--- Supplied information Enclosed Below ---

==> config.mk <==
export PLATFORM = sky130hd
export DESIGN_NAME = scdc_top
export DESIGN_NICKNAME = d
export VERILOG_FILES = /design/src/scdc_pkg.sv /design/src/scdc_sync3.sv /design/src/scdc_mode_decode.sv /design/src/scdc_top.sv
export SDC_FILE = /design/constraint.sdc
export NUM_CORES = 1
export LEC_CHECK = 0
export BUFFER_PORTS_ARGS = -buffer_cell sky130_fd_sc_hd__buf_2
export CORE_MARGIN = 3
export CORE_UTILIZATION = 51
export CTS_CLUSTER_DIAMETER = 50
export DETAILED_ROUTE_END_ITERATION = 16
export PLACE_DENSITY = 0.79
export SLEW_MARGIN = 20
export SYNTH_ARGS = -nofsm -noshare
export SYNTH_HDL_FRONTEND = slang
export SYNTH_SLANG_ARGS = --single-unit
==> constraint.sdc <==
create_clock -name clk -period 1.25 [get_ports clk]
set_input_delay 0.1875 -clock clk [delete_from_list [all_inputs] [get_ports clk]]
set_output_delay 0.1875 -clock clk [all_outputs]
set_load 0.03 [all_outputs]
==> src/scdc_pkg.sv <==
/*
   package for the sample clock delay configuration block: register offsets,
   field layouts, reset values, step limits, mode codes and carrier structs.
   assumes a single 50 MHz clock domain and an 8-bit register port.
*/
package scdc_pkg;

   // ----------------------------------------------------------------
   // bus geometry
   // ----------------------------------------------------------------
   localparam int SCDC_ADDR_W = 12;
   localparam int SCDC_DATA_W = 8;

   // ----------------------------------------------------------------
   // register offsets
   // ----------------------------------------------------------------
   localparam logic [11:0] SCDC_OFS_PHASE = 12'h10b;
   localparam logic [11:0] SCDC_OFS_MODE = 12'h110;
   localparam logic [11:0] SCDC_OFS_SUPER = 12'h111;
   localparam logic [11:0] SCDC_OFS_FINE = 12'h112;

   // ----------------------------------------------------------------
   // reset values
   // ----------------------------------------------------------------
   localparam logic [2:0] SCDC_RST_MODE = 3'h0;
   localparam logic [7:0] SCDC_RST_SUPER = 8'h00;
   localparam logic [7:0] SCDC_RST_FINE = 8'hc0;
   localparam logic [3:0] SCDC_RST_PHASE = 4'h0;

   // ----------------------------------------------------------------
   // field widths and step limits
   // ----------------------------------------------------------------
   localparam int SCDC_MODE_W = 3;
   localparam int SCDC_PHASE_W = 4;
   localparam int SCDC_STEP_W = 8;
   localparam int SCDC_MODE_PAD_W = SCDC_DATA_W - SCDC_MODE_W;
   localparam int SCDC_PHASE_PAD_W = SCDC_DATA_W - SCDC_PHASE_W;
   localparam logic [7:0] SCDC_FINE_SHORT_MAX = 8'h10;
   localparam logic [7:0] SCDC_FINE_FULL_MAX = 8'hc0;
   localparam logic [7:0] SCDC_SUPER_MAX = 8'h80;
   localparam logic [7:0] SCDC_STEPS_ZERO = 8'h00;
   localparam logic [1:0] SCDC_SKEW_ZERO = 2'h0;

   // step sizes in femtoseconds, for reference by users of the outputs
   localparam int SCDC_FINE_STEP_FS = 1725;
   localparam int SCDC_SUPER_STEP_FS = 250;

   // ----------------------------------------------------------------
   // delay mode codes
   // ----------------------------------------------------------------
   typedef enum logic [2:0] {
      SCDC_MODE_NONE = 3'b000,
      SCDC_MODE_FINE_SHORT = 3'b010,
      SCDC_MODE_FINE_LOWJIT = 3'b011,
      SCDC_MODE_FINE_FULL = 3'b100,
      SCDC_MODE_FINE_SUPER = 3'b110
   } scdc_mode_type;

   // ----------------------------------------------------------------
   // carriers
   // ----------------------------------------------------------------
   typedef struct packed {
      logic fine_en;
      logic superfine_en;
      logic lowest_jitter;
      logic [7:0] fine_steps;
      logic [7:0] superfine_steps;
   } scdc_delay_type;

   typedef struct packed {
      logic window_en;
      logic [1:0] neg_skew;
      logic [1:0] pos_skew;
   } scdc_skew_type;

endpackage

--- End of Enclosed Supplied information ---

Your instructions
Beginning at the opening line of the data, transcribe each line exactly until you reach the line with "export CTS_CLUSTER_DIAMETER = 50", which you also include, and go no further.

The completed task
==> config.mk <==
export PLATFORM = sky130hd
export DESIGN_NAME = scdc_top
export DESIGN_NICKNAME = d
export VERILOG_FILES = /design/src/scdc_pkg.sv /design/src/scdc_sync3.sv /design/src/scdc_mode_decode.sv /design/src/scdc_top.sv
export SDC_FILE = /design/constraint.sdc
export NUM_CORES = 1
export LEC_CHECK = 0
export BUFFER_PORTS_ARGS = -buffer_cell sky130_fd_sc_hd__buf_2
export CORE_MARGIN = 3
export CORE_UTILIZATION = 51
export CTS_CLUSTER_DIAMETER = 50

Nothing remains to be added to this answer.